Redirection/authentication that ASPSP’s should support

The EBA clarified in the final report on the above-mentioned Guidelines that, in a redirection or decoupled approach, where the PSU is redirected to the ASPSP to authenticate, the interaction between the PSU and the ASPSP should be minimised to what is necessary in order for the PSU to authenticate. The authentication procedure with the ASPSP as part of an AIS/PIS journey should not include unnecessary steps or require the PSU to provide unnecessary information compared to the way in which the PSU can authenticate when directly accessing their payment accounts or initiating a payment with the ASPSP. The EBA deems such unnecessary steps or information required as obstacles. If the interfaces provided by ASPSPs do not support all the authentication procedures made available by the ASPSP to its PSUs, this would be a breach of Article 30(2) RTS and an obstacle under Article 32(3) RTS.

App to app

ASPSPs that enable their PSUs to authenticate using the ASPSP’s mobile banking app or a dedicated/decoupled app, as one of the two-SCA factors categorised as possession, in line with paragraph 26 of the EBA Opinion on the elements of strong customer authentication under PSD2 (EBA-Op-2019-06), when directly accessing their payment accounts or initiating a payment with the ASPSP, and that require PSUs to authenticate with the ASPSP to use the AISPs/PISPs services, should also enable their PSUs to use the ASPSP’s authentication app as one of the two-factor SCA elements in an AIS or PIS journey.

Multiple authentications

AISP should not require more SCAs, or add unnecessary friction in the customer journey, compared to the authentication procedure offered to PSUs when directly accessing their payment accounts with the ASPSP.

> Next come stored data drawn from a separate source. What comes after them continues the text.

What follows belongs to an exercise in optimizing a design on an open flow for small area; a production flow would make more cautious choices. Function was checked by simulation only, so behaviour that the tests miss may differ from the original. Power is estimated from default activity; no workload was simulated.

==> design.v <==
`timescale 1ns/10ps
package core_pkg;
    localparam int WORD_W    = 32;
    localparam int REG_IDX_W = 5;
    typedef logic [WORD_W-1:0]    word_t;
    typedef logic [REG_IDX_W-1:0] reg_idx_t;
    typedef logic [4:0]           opcode_t;
    typedef logic [4:0]           alu_op_t;
    localparam opcode_t OP_RTYPE = 5'd0;
    localparam opcode_t OP_J     = 5'd1;
    localparam opcode_t OP_BNE   = 5'd2;
    localparam opcode_t OP_ADDI  = 5'd5;
    localparam alu_op_t ALU_ADD = 5'd0;
    localparam alu_op_t ALU_SUB = 5'd1;
    localparam alu_op_t ALU_AND = 5'd2;
    localparam alu_op_t ALU_OR  = 5'd3;
    localparam int OPCODE_MSB = 31;
    localparam int OPCODE_LSB = 27;
    localparam int RD_MSB     = 26;
    localparam int RD_LSB     = 22;
    localparam int RS_MSB     = 21;
    localparam int RS_LSB     = 17;
    localparam int RT_MSB     = 16;
    localparam int RT_LSB     = 12;
    localparam int FUNC_MSB   = 6;
    localparam int FUNC_LSB   = 2;
    localparam int IMM_MSB    = 16;
    localparam int IMM_W      = 17;
    localparam int TARGET_MSB = 26;
    localparam word_t NOP_WORD = '0;
endpackage
`timescale 1ns/10ps
module pipe_core
#(
    parameter logic [31:0] RESET_PC = '0,
    parameter int    NUM_REGS = 32
) (
    input  logic        clock,
    input  logic        rst_n,
    output logic [31:0] imem_addr,
    input  logic [31:0] imem_data,
    output logic        wb_en,
    output logic [4:0]  wb_reg,
    output logic [31:0] wb_data
);
    localparam int NSLOT = 31;
    localparam logic [2:0] S_CLR = 3'd0;
    localparam logic [2:0] S_D   = 3'd1;
    localparam logic [2:0] S_C0  = 3'd2;
    localparam logic [2:0] S_C1  = 3'd3;
    localparam logic [2:0] S_W   = 3'd4;
    logic [2:0]  state;
    logic [4:0]  rot;           
    logic [4:0]  rot_n;
    logic [4:0]  pos;           
    logic [31:0] pc;
    logic [31:0] a;
    logic [31:0] slot [NSLOT];
    logic [4:0]  op, rd, rs, rt, func;
    logic [31:0] imm, target;
    assign op     = imem_data[31:27];
    assign rd     = imem_data[26:22];
    assign rs     = imem_data[21:17];
    assign rt     = imem_data[16:12];
    assign func   = imem_data[6:2];
    assign imm    = {{15{imem_data[16]}}, imem_data[16:0]};
    assign target = {5'b0, imem_data[26:0]};
    logic is_r, is_addi, is_bne, is_j;
    assign is_r    = (op == 5'd0);
    assign is_addi = (op == 5'd5);
    assign is_bne  = (op == 5'd2);
    assign is_j    = (op == 5'd1);
    logic [4:0] naddr;
    always_comb begin
        case (state)
            S_C0:    naddr = is_bne ? rd : rt;
            S_D:     naddr = rs;
            default: naddr = rd;
        endcase
    end
    assign rot_n = (rot == 5'd30) ? 5'd0 : rot + 5'd1;
    logic [5:0] psum;
    logic [4:0] pos_n;
    assign psum  = {1'b0, naddr} + {1'b0, rot_n};
    assign pos_n = (naddr == 5'd0) ? 5'd31 :
                   (psum >= 6'd31) ? 5'(psum - 6'd31) : psum[4:0];
    logic [31:0] port;
    always_comb begin
        port = '0;
        for (int s = 0; s < NSLOT; s++) begin
            if (pos == 5'(s)) port = port | slot[s];
        end
    end
    function automatic logic is_head(int s);
        is_head = (s == 0 || s == 5 || s == 10 || s == 15 || s == 19 || s == 23 || s == 27);
    endfunction
    logic at_head;
    always_comb begin
        at_head = 1'b0;
        for (int s = 0; s < NSLOT; s++)
            if (is_head(s) && pos == 5'((s + NSLOT - 1) % NSLOT)) at_head = 1'b1;
    end
    logic wr, done;
    assign wr   = (is_r || is_addi) && (rd != 5'd0);
    assign done = !wr || at_head;
    logic        in_w, in_c1, taken, sub, cin;
    logic        x_pc, x_a, y_imm, y_tgt, y_port;
    logic [31:0] x, y, sum, res;
    assign in_w   = (state == S_W);
    assign in_c1  = (state == S_C1);
    assign taken  = is_bne && (a != 32'd0);
    assign x_pc   = in_w && !is_j;
    assign x_a    = in_c1;
    assign y_imm  = in_w ? taken : (in_c1 && is_addi);
    assign y_tgt  = in_w && is_j;
    assign y_port = (state == S_C0) || (in_c1 && !is_addi);
    assign sub    = in_c1 && (is_bne || (is_r && func == 5'd1));
    assign cin    = x_pc || sub;
    assign x   = ({32{x_pc}} & pc) | ({32{x_a}} & a);
    assign y   = ({32{y_imm}} & imm) | ({32{y_tgt}} & target) | ({32{y_port}} & port);
    assign sum = x + (y ^ {32{sub}}) + {31'd0, cin};
    always_comb begin
        res = sum;
        if (in_c1 && is_r) begin
            case (func)
                5'd0, 5'd1: res = sum;
                5'd2:       res = x & y;
                5'd3:       res = x | y;
                default:    res = '0;
            endcase
        end
    end
    always_ff @(posedge clock or negedge rst_n) begin
        if (!rst_n) begin
            state <= S_CLR;
            rot   <= '0;
            pc    <= RESET_PC;
        end else begin
            rot <= rot_n;
            case (state)
                S_CLR: if (rot == 5'd6) state <= S_D;
                S_D:   state <= S_C0;
                S_C0:  state <= S_C1;
                S_C1:  state <= S_W;
                default: if (done) begin
                    state <= S_D;
                    pc    <= sum;
                end
            endcase
        end
    end
    always_ff @(posedge clock) begin
        pos <= pos_n;
        if (state != S_D && state != S_W) a <= res;
    end
    logic wr_now;
    assign wr_now = in_w && wr;
    logic clr;
    assign clr = (state == S_CLR);
    always_ff @(posedge clock) begin
        for (int s = 0; s < NSLOT; s++) begin
            if (is_head(s) &&
                (clr || (wr_now && pos == 5'((s + NSLOT - 1) % NSLOT)))) begin
                slot[s] <= a;
            end else begin
                slot[s] <= slot[(s + NSLOT - 1) % NSLOT];
            end
        end
    end
    assign imem_addr = pc;
    assign wb_en     = wr_now && at_head;
    assign wb_reg    = rd;
    assign wb_data   = a;
endmodule
==> flow/run.sh <==
#!/bin/bash
# Own flow: the standard layout (standard.sh) with two changes:
#  - synthesis maps the combinational logic with abc's area-oriented script
#    flow/area.abc instead of the delay-oriented one; registers come from the
#    same dfflibmap step as the standard synthesis, so their names and cell
#    types are unchanged
#  - port buffers are buf_1 instead of clkdlybuf4s50_1
# Each step's output goes to its own log file here.
set -euo pipefail
W=$(pwd)
{
  cat <<EOT
proc abc {args} {
  set i [lsearch -exact \$args -script]
  if {\$i >= 0} { lset args [expr {\$i + 1}] $W/flow/area.abc }
  yosys abc {*}\$args
}
EOT
  cat "$W/synth_recipe.tcl"
} > "$W/own_synth.tcl"
sed -e "s#SYNTH_SCRIPT=[^ ]*#SYNTH_SCRIPT=$W/own_synth.tcl 'BUFFER_PORTS_ARGS=-buffer_cell sky130_fd_sc_hd__buf_1'#" \
    "$W/standard.sh" > "$W/own_standard.sh"
bash "$W/own_standard.sh" synth > "$W/synth.log" 2>&1
bash "$W/own_standard.sh" > "$W/layout.log" 2>&1
==> flow/area.abc <==
strash
ifraig
scorr
dc2
strash
&get -n
&st
&dch -f
&nf -a -R 1000
&st
&dch -f
&nf -a -R 1000
&put
topo
stime -c
==> standard.sh <==
#!/bin/bash
# synth_recipe.tcl (not shown) runs the flow's synth.tcl, then flattens the netlist and writes it again
# the make line also repeats each setting of config.mk as NAME=value (left out here)
make -C /OpenROAD-flow-scripts/flow DESIGN_CONFIG=/design/flow/config.mk WORK_HOME=/design/flow/orfs CLKGATE_MAP_FILE= SYNTH_SCRIPT=/design/flow/synth_recipe.tcl "${@:-finish}"
==> config.mk <==
export PLATFORM = sky130hd
export DESIGN_NAME = pipe_core
export DESIGN_NICKNAME = pipe_core
export VERILOG_FILES = /design/flow/design.v
export SDC_FILE = /design/flow/constraint.sdc
export NUM_CORES = 4
export LEC_CHECK = 0
export CAP_MARGIN = 20
export CELL_PAD_IN_SITES_DETAIL_PLACEMENT = 1
export CORE_MARGIN = 2
export CORE_UTILIZATION = 55
export CTS_BUF_LIST = sky130_fd_sc_hd__clkbuf_8
export CTS_CLUSTER_DIAMETER = 50
export CTS_CLUSTER_SIZE = 16
export PLACE_DENSITY = 0.65
export SLEW_MARGIN = 20
==> constraint.sdc <==
create_clock -name core_clock -period 10.0 [get_ports {clock}]
set_input_delay 2.0000 -clock core_clock [delete_from_list [all_inputs] [get_ports {clock}]]
set_output_delay 2.0000 -clock core_clock [all_outputs]
set_load 0.01 [all_outputs]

In a PIS-only journey, the EBA came to the conclusion that ASPSPs should support a single SCA for a single payment initiation via a PISP, if the PISP transmits to the ASPSP all the information necessary to initiate the payment, including the account number/IBAN of the account to be debited. Requiring two SCAs in such a case, namely one SCA for accessing the account data, and a separate SCA for initiating the payment, is not necessary and is, therefore, an obstacle, unless the ASPSP has duly justified security arguments why two SCAs would be needed in such case.

90-day re-authentication

PSUs are still required to re-authenticate at least every 90 days in order to confirm that the AISP can continue accessing their payment accounts data without SCA. “The EBA sets the 90 days re-authentication requirement as a rule” to reach an appropriate balance between the competing objectives of PSD2 of ensuring consumer-friendliness and ease of use, on the one hand, and increasing security, on the other hand. The 90-days requirement itself is therefore not an obstacle. As regards the question of who can perform the renewal of SCA, the EBA is of the view that the obligation and responsibility under PSD2 to perform SCA lies with the ASPSP.

Account selection

The EBA clarifies that interface implementations that require PSUs to manually input their IBAN into the ASPSP’s domain in order to be able to use AISPs/PISP’s services are an obstacle, as it is considered as an additional step.

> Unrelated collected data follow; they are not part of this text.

Background: an optimization exercise with open tools, aiming at small area. Do not read the settings as production practice. In this exercise RTL edits were held to simulation tests only and were not proved equivalent to the original. Power figures rest on the tool's default switching activity, not on a simulated workload.

File: flow/design.v
package wb_regfile_pkg;
  localparam int REG_W      = 32;
  localparam int REG_ADDR_W = 5;
  localparam int REG_NUM    = 32;
  localparam logic [REG_W-1:0]      ZERO_WORD    = 32'h0000_0000;
  localparam logic [REG_ADDR_W-1:0] NOP_REG_ADDR = 5'b00000;
endpackage
module mem_wb
#(
  parameter int ADDR_W = wb_regfile_pkg::REG_ADDR_W,
  parameter int DATA_W = wb_regfile_pkg::REG_W
) (
  input  logic              clk,
  input  logic              rst,
  input  logic              stall_i,
  input  logic              flush_i,
  input  logic [ADDR_W-1:0] wd_i,
  input  logic              wreg_i,
  input  logic [DATA_W-1:0] wdata_i,
  output logic [ADDR_W-1:0] wd_o,
  output logic              wreg_o,
  output logic [DATA_W-1:0] wdata_o
);
  localparam int W = ADDR_W + 1 + DATA_W;
  logic         keep;
  logic [W-1:0] q;
  logic [W-1:0] d;
  assign keep = !(rst == 1'b1) && !flush_i;
  wbr_ao22 #(.W(W)) u_next (
    .a (keep && !stall_i), .da({wd_i, wreg_i, wdata_i}),
    .b (keep && stall_i),  .db(q),
    .y (d)
  );
  always_ff @(posedge clk) begin
    q <= d;
  end
  assign {wd_o, wreg_o, wdata_o} = q;
endmodule
module wbr_ao22
#(
  parameter int W = 32
) (
  input  logic         a,
  input  logic [W-1:0] da,
  input  logic         b,
  input  logic [W-1:0] db,
  output logic [W-1:0] y
);
  assign y = ({W{a}} & da) | ({W{b}} & db);
endmodule
module wbr_aoi3
#(
  parameter int W = 32
) (
  input  logic [2:0]   s,
  input  logic [W-1:0] d0,
  input  logic [W-1:0] d1,
  input  logic [W-1:0] d2,
  output logic [W-1:0] yn
);
  assign yn = ~(({W{s[0]}} & d0) | ({W{s[1]}} & d1) | ({W{s[2]}} & d2));
endmodule
module wbr_nor_tree
#(
  parameter int W = 32,
  parameter int N = 10
) (
  input  logic [N*W-1:0] xn,
  input  logic           s,
  input  logic [W-1:0]   d,
  output logic [W-1:0]   y
);
  always_comb begin
    y = ~({W{s}} & d);
    for (int i = 0; i < N; i++) y = y & xn[i*W +: W];
    y = ~y;
  end
endmodule
What follows belongs to an exercise in optimizing a design on an open flow for small area, a short achievable clock period and few clock cycles; a production flow would make more cautious choices. The RTL was checked by simulation tests, not by an equivalence proof against the original design. Power and IR drop assume default switching activity.

== xenon ==
==> flow/design.v <==
`timescale 1ns/1ps
`default_nettype none
package mem_pkg;
  localparam int MEM_TAG_BITS     = 4;
  localparam int NUM_MEM_TAGS     = 1 << MEM_TAG_BITS;
  localparam int WORD_OFFSET_BITS = 3;   
  localparam int ICACHE_IDX_BITS  = 5;
  localparam int ICACHE_TAG_BITS  = 8;
  typedef enum logic [1:0] {
    BUS_NONE  = 2'h0,
    BUS_LOAD  = 2'h1,
    BUS_STORE = 2'h2
  } bus_command_e;
  typedef logic [MEM_TAG_BITS-1:0] mem_tag_t;   
  typedef logic [63:0]             addr_t;
  typedef logic [63:0]             word_t;
  typedef enum logic [0:0] {
    DATA_LOAD  = 1'b0,
    DATA_STORE = 1'b1
  } data_op_e;
  typedef struct packed {
    addr_t addr;
  } fetch_req_t;
  typedef struct packed {
    data_op_e op;
    addr_t    addr;
    word_t    data;
  } data_req_t;
  typedef struct packed {
    bus_command_e command;
    addr_t        addr;
    word_t        data;
  } bus_req_t;
  typedef struct packed {
    mem_tag_t response;   
    mem_tag_t tag;        
    word_t    data;
  } bus_rsp_t;
endpackage
`default_nettype wire
`timescale 1ns/1ps
`default_nettype none
module mem_front_top #(
  parameter int QUEUE_DEPTH = 4
) (
  input  logic         clock,
  input  logic         reset,
  input  logic         fetch_req,           
  input  logic [63:0]  fetch_addr,
  output logic         fetch_ack,
  output logic [63:0]  fetch_data,
  input  logic         data_req,            
  input  logic [128:0] data_cmd,            
  output logic         data_ack,
  output logic [63:0]  load_data,
  output logic [1:0]   proc2mem_command,
  output logic [63:0]  proc2mem_addr,
  output logic [63:0]  proc2mem_data,
  input  logic [3:0]   mem2proc_response,
  input  logic [3:0]   mem2proc_tag,
  input  logic [63:0]  mem2proc_data
);
  logic       f_pend;    
  logic [3:0] f_tag;
  logic       d_pend;    
  logic [3:0] d_tag;
  logic f_bid, d_bid, d_store, d_sel, accepted, f_ret, d_ret;
  assign d_store  = data_cmd[128];
  assign f_bid    = fetch_req && !f_pend;
  assign d_bid    = data_req && !d_pend;
  assign d_sel    = d_bid;                   
  assign accepted = (mem2proc_response != 4'd0);
  assign proc2mem_command = d_sel ? (d_store ? 2'd2 : 2'd1) : (f_bid ? 2'd1 : 2'd0);
  assign proc2mem_addr    = d_sel ? data_cmd[127:64] : fetch_addr;
  assign proc2mem_data    = data_cmd[63:0];
  assign f_ret = f_pend && (mem2proc_tag == f_tag);
  assign d_ret = d_pend && (mem2proc_tag == d_tag);
  assign fetch_ack  = f_ret;
  assign fetch_data = mem2proc_data;
  assign data_ack   = d_ret || (d_sel && d_store && accepted);
  assign load_data  = mem2proc_data;
  always_ff @(posedge clock) begin
    if (reset) begin
      f_pend <= 1'b0;
      d_pend <= 1'b0;
    end else begin
      if (f_ret) f_pend <= 1'b0;
      else if (!d_sel && f_bid && accepted) f_pend <= 1'b1;
      if (d_ret) d_pend <= 1'b0;
      else if (d_sel && !d_store && accepted) d_pend <= 1'b1;
    end
  end
  always_ff @(posedge clock) begin
    if (accepted) begin
      if (d_sel) d_tag <= mem2proc_response;
      else       f_tag <= mem2proc_response;
    end
  end
endmodule
`default_nettype wire
Settings: LEC_CHECK=0, CAP_MARGIN=20, CORE_AREA=5 5 195 195, DIE_AREA=0 0 200 200, SLEW_MARGIN=20; clock period 6.0 ns.
standard.sh (not shown) runs the stock make flow with config.mk's settings and CLKGATE_MAP_FILE= SYNTH_SCRIPT=/design/flow/synth_recipe.tcl, a recipe that flattens the netlist after the stock synthesis.
==> flow/flow/run.sh <==
#!/bin/bash
# The standard layout, with the smallest buffer on every port.
set -euo pipefail
export BUFFER_PORTS_ARGS="-buffer_cell sky130_fd_sc_hd__buf_1"
bash standard.sh > standard.log 2>&1
Testbench counts of xenon, summed over its fixed seeds: cycles 24,903.
--- input diff xenon..raven ---
-- flow/design.v --
<<< xenon, line 58
  output logic [63:0]  proc2mem_data,
  input  logic [3:0]   mem2proc_response,
  input  logic [3:0]   mem2proc_tag,
  input  logic [63:0]  mem2proc_data
);
  logic       f_pend;    
  logic [3:0] f_tag;
  logic       d_pend;    
  logic [3:0] d_tag;
  logic f_bid, d_bid, d_store, d_sel, accepted, f_ret, d_ret;
  assign d_store  = data_cmd[128];
  assign f_bid    = fetch_req && !f_pend;
  assign d_bid    = data_req && !d_pend;
  assign d_sel    = d_bid;                   
  assign accepted = (mem2proc_response != 4'd0);
  assign proc2mem_command = d_sel ? (d_store ? 2'd2 : 2'd1) : (f_bid ? 2'd1 : 2'd0);
  assign proc2mem_addr    = d_sel ? data_cmd[127:64] : fetch_addr;
  assign proc2mem_data    = data_cmd[63:0];
  assign f_ret = f_pend && (mem2proc_tag == f_tag);
  assign d_ret = d_pend && (mem2proc_tag == d_tag);
  assign fetch_ack  = f_ret;
  assign fetch_data = mem2proc_data;
  assign data_ack   = d_ret || (d_sel && d_store && accepted);
  assign load_data  = mem2proc_data;
  always_ff @(posedge clock) begin
    if (reset) begin
      f_pend <= 1'b0;
      d_pend <= 1'b0;
    end else begin
      if (f_ret) f_pend <= 1'b0;
      else if (!d_sel && f_bid && accepted) f_pend <= 1'b1;
      if (d_ret) d_pend <= 1'b0;
      else if (d_sel && !d_store && accepted) d_pend <= 1'b1;
    end
  end
  always_ff @(posedge clock) begin
    if (accepted) begin
      if (d_sel) d_tag <= mem2proc_response;
      else       f_tag <= mem2proc_response;
    end
  end
endmodule
>>> raven, line 58
  output logic [63:0]  proc2mem_data,
  input  logic [3:0]   mem2proc_response,
  input  logic [63:0]  mem2proc_data,
  input  logic [3:0]   mem2proc_tag
);
  logic       own_f;     
  logic       f_acked;   
  logic       f_pend;    
  logic [3:0] f_tag;
  logic       d_pend;    
  logic f_bid, d_bid, d_store, accepted, f_ret, d_ret;
  assign d_store  = data_cmd[128];
  assign f_bid    = own_f && fetch_req && !f_pend;
  assign d_bid    = !own_f && data_req && !d_pend;
  assign accepted = (mem2proc_response != 4'd0);
  assign proc2mem_command = {d_bid && d_store, f_bid || (d_bid && !d_store)};
  assign proc2mem_addr    = {data_cmd[127:80] & {48{!own_f}},
                             own_f ? fetch_addr[15:3] : data_cmd[79:67],
                             data_cmd[66:64]};
  assign proc2mem_data    = data_cmd[63:0];
  assign f_ret = f_pend && (mem2proc_tag == f_tag);
  assign d_ret = d_pend && (mem2proc_tag != 4'd0) && !f_ret;
  assign fetch_ack  = f_ret;
  assign fetch_data = mem2proc_data;
  assign data_ack   = d_ret || (d_bid && d_store && accepted);
  assign load_data  = mem2proc_data;
  always_ff @(posedge clock) begin
    if (reset) begin
      own_f   <= 1'b0;
      f_acked <= 1'b0;
      f_pend  <= 1'b0;
      d_pend  <= 1'b0;
    end else begin
      own_f   <= f_acked || (fetch_req && !f_pend && !(f_bid && accepted) && !f_ret);
      f_acked <= f_ret;
      if (f_ret) f_pend <= 1'b0;
      else if (f_bid && accepted) f_pend <= 1'b1;
      if (d_ret) d_pend <= 1'b0;
      else if (d_bid && !d_store && accepted) d_pend <= 1'b1;
    end
  end
  always_ff @(posedge clock) begin
    if (f_bid && accepted) f_tag <= mem2proc_response;
  end
endmodule
- Between xenon and raven, the cell count went down.
- In raven the design area turned out about 22% lower than in xenon.
- Summary of raven over xenon: sequential cell fraction of total power picked up an extra 0.7 points; worst setup slack picked up an extra 0.19 ns.
- xenon has higher cell internal power dissipation than raven.
- On clock-buffer cell count: raven sits above xenon.
- Between raven and xenon, maximum frequency is higher for raven, xenon comes in under that.
- raven against xenon: routed wire length -39%; number of vias per cell after detailed routing went down; power went down by 27%; maximum cell stage delay along the critical path now smaller.
- Min worst setup slack before clock tree synthesis across raven and xenon: xenon
- Relative to xenon, the power dissipated in combinational cells measured on raven has decreased by more than a quarter.
Testbench counts of raven, summed over its fixed seeds: cycles 24,588.

==> re-timing with driven ports <==
Ports are ideal in the flow. The routed layouts listed here were re-timed in OpenROAD.
Step 1 (the two cells are an assumption about what drives the block):
set clk [get_ports {clock}]
set_driving_cell -lib_cell sky130_fd_sc_hd__clkbuf_16 $clk
set_driving_cell -lib_cell sky130_fd_sc_hd__buf_2 [delete_from_list [all_inputs] $clk]
Step 2 moves the port delays by t, midway between the first and last clock arrival at a register: inputs arrive t later, outputs are due t later. That takes back most of the time a late clock gives input paths.
Three values: ideal ports, drivers, drivers and shift; two values: the first two.
run	t, ns	setup slack, ns	worst hold slack (ns)	worst register clock-pin slew, ns
xenon	0.262	2.175 / 2.144 / 2.144	0.494 / 0.494 / 0.494	0.04 / 0.04
raven	0.260	2.361 / 2.337 / 2.337	0.422 / 0.422 / 0.422	0.04 / 0.04
After both steps setup and hold are still met in every run listed. For xenon, which loses most, drivers alone change the setup slack by -0.031 ns; drivers and shift together by -0.031 ns.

Berlin Group release update

Berlin Group has recently published a new version of its API file (version 1.3.6). The standard APIs used between the TPPs and the ASPSPs and managed by Finologee have been updated – from version 1.3.3 to version 1.3.6. There are several categories of updates:

1. Changes supported by Finologee as part of the Service Agreement – with no impact for the ASPSP
2. Changes supported by Finologee as part of the Service Agreement – with potential impact for the ASPSP (when mandatory): The Client has to provide a decision to Finologee on the implementation of the optional changes.  
3. Optional changes – subject to Change Request (implementation at the discretion of the Client)

Please note that for the items, identified as “Changes supported by Finologee as part of the Service Agreement – with no impact for the client (and free of charge)”, developments have been performed and a go into production is planned after July 15^th.